--- DATA FOR THE TASK Enclosed Below ---
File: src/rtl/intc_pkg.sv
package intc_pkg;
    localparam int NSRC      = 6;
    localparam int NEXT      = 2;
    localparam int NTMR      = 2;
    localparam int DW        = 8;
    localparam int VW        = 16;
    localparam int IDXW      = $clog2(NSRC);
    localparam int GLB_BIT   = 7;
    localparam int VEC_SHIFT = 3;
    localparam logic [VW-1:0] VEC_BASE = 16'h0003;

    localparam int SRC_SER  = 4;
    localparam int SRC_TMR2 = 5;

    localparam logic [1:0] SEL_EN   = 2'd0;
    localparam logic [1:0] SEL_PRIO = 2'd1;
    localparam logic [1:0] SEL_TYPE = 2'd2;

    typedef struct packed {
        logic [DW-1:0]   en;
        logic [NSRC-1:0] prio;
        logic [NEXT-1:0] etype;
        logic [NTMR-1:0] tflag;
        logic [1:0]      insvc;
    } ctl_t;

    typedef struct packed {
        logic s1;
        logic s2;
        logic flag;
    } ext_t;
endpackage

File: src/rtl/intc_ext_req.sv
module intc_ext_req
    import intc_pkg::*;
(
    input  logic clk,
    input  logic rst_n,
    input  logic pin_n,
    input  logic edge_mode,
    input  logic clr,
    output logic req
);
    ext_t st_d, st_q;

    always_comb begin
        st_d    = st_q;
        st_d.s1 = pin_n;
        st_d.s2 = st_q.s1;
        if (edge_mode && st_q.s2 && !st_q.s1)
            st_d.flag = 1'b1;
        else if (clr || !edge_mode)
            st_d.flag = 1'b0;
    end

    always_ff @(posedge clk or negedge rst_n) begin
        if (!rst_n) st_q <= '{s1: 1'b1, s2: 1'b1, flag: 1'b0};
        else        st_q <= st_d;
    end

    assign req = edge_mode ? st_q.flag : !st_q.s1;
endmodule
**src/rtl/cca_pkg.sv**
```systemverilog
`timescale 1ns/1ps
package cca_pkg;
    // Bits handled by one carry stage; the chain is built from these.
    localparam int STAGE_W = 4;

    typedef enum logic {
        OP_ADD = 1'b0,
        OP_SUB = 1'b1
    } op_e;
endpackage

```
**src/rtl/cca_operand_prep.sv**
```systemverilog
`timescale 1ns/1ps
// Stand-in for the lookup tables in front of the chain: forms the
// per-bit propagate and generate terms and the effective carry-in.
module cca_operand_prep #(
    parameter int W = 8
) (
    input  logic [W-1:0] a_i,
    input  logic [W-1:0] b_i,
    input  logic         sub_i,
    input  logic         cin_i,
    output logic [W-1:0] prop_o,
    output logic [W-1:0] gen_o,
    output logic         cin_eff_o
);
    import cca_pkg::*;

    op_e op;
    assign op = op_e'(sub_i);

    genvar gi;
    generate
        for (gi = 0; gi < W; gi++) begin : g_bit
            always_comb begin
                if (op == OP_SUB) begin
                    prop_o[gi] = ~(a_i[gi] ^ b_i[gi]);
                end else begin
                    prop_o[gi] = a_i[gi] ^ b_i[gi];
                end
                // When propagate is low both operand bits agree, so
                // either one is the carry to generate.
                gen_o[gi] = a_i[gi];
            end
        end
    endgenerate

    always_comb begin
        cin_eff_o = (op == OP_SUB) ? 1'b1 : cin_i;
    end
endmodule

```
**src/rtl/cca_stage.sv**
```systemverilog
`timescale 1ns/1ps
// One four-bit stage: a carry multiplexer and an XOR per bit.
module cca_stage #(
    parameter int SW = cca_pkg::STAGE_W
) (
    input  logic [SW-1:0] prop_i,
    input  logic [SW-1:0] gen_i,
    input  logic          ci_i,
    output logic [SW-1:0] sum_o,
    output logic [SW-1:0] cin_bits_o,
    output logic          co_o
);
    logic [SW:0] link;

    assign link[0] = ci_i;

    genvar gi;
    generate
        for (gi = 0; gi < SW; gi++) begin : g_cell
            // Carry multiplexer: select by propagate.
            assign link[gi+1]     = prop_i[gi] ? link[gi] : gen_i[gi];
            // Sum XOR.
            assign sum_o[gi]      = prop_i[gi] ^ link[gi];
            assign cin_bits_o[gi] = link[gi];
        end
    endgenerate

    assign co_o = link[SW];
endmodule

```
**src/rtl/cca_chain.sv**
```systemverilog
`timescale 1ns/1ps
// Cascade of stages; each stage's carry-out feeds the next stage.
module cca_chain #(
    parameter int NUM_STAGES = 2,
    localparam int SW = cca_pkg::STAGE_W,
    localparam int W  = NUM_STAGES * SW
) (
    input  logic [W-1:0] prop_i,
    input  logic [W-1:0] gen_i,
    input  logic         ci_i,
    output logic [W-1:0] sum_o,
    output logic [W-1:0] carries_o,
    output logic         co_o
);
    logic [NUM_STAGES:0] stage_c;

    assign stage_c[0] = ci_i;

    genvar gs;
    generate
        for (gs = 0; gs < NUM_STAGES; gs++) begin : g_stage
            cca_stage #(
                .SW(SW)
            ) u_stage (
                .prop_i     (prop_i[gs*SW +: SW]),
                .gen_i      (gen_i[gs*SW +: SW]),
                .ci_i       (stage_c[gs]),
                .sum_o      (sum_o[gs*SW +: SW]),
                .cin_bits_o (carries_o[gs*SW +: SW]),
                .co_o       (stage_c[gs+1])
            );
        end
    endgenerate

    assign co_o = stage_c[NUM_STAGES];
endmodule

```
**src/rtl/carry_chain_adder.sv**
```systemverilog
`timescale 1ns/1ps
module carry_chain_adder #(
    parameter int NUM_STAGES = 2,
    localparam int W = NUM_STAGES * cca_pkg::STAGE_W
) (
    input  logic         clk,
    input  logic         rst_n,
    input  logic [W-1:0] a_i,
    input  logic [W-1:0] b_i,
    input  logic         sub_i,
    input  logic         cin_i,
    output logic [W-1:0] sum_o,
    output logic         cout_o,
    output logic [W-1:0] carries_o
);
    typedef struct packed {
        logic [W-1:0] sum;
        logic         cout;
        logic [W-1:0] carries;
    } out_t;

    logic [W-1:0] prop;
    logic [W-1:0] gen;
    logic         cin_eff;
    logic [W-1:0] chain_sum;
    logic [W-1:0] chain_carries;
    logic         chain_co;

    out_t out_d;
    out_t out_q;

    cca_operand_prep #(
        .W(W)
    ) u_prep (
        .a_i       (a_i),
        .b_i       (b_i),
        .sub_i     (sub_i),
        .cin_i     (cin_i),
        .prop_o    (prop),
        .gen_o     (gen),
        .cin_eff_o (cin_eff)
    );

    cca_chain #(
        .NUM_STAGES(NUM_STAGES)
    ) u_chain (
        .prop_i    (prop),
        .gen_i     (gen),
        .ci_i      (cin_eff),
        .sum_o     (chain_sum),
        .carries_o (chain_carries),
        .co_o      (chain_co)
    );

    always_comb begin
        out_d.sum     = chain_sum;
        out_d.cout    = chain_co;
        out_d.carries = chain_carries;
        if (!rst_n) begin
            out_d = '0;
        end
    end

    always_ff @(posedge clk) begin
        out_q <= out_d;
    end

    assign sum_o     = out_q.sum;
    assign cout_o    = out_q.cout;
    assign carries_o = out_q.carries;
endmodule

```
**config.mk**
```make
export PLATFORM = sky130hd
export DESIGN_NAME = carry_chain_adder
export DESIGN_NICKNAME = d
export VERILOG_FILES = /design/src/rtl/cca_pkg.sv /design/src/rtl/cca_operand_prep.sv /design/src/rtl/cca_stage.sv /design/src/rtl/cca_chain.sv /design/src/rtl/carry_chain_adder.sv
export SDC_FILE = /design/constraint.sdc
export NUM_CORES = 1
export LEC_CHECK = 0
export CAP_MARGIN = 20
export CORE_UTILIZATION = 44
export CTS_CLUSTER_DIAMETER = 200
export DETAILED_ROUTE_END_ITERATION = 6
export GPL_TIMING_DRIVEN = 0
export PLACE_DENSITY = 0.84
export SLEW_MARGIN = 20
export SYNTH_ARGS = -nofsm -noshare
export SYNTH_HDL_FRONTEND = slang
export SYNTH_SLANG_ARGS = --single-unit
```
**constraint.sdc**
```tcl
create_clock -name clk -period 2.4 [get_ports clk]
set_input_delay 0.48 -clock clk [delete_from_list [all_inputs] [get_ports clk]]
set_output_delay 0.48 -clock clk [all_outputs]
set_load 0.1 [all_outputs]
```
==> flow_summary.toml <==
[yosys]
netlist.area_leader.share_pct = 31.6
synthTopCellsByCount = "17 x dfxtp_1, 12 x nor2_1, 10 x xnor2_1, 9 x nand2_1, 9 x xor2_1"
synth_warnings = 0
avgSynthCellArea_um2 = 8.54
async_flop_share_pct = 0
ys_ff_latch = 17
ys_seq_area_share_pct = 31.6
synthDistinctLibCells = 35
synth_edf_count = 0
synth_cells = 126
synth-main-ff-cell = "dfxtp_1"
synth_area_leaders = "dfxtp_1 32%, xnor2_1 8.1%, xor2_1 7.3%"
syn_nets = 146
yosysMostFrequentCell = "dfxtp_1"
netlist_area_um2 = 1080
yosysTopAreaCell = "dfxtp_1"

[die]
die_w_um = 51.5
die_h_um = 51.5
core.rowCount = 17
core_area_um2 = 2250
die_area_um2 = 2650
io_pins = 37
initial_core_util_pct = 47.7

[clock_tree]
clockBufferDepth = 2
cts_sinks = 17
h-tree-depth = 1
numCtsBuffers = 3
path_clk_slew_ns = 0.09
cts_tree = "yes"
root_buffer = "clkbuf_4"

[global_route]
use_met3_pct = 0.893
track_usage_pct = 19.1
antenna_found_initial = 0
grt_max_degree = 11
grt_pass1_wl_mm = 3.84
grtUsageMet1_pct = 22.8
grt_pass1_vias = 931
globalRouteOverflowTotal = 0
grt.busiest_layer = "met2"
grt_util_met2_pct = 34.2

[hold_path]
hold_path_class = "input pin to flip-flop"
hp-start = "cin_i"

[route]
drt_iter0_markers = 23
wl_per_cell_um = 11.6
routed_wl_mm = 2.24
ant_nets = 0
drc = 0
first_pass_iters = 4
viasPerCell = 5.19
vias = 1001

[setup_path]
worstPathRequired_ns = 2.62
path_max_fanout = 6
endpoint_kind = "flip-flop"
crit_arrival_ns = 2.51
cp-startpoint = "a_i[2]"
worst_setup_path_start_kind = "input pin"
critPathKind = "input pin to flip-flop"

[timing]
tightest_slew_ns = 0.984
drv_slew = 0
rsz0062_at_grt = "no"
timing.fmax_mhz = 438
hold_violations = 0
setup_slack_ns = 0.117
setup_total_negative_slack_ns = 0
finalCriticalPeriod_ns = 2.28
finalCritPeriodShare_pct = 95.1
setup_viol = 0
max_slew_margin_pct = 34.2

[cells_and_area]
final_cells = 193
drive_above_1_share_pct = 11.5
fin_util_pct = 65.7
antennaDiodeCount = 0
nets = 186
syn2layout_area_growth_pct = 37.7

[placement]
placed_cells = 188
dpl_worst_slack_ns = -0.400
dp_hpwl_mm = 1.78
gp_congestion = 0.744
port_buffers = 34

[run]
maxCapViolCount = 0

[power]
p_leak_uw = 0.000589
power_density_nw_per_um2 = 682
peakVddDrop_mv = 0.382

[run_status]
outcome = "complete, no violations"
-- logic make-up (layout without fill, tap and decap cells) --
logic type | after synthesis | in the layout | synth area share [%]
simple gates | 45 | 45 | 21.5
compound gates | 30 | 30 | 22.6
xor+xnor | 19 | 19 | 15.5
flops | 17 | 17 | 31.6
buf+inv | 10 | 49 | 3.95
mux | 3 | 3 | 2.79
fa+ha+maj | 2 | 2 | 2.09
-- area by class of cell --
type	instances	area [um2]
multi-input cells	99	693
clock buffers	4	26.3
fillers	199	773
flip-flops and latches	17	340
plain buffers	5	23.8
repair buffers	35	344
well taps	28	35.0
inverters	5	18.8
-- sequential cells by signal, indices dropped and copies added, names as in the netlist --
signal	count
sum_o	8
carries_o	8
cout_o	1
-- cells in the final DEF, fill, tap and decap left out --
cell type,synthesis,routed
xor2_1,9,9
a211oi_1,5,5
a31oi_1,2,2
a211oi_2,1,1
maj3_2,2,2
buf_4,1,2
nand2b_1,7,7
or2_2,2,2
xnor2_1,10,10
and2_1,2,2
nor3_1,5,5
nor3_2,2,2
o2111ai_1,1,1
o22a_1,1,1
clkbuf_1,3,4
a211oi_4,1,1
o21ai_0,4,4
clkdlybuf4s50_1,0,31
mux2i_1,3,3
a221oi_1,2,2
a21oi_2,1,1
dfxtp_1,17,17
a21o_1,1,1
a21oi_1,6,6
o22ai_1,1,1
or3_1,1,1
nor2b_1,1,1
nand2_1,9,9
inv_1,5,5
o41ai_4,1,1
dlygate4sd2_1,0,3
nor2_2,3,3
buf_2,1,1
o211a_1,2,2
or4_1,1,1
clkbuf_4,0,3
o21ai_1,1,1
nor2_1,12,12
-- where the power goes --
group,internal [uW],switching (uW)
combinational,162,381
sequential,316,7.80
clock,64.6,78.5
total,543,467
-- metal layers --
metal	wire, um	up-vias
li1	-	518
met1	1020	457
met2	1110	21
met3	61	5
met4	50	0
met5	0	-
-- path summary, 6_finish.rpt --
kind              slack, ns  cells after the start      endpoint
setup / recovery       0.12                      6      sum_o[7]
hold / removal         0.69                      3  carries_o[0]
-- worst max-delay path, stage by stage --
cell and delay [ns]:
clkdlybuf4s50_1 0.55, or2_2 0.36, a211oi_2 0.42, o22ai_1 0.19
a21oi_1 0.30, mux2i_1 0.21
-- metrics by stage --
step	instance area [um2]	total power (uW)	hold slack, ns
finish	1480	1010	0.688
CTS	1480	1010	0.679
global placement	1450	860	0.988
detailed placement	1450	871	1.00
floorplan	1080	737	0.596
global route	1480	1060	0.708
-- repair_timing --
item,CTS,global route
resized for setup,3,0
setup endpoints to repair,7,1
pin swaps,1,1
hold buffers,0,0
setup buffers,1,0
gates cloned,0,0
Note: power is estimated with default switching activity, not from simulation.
--- End of Enclosed DATA FOR THE TASK ---
ASSIGNED TASK ::
Of all the entries above, output exactly the lines between the one holding "total,543,467" and the one holding "gates cloned,0,0", inclusive.

YOUR SOLUTION ::
total,543,467
-- metal layers --
metal	wire, um	up-vias
li1	-	518
met1	1020	457
met2	1110	21
met3	61	5
met4	50	0
met5	0	-
-- path summary, 6_finish.rpt --
kind              slack, ns  cells after the start      endpoint
setup / recovery       0.12                      6      sum_o[7]
hold / removal         0.69                      3  carries_o[0]
-- worst max-delay path, stage by stage --
cell and delay [ns]:
clkdlybuf4s50_1 0.55, or2_2 0.36, a211oi_2 0.42, o22ai_1 0.19
a21oi_1 0.30, mux2i_1 0.21
-- metrics by stage --
step	instance area [um2]	total power (uW)	hold slack, ns
finish	1480	1010	0.688
CTS	1480	1010	0.679
global placement	1450	860	0.988
detailed placement	1450	871	1.00
floorplan	1080	737	0.596
global route	1480	1060	0.708
-- repair_timing --
item,CTS,global route
resized for setup,3,0
setup endpoints to repair,7,1
pin swaps,1,1
hold buffers,0,0
setup buffers,1,0
gates cloned,0,0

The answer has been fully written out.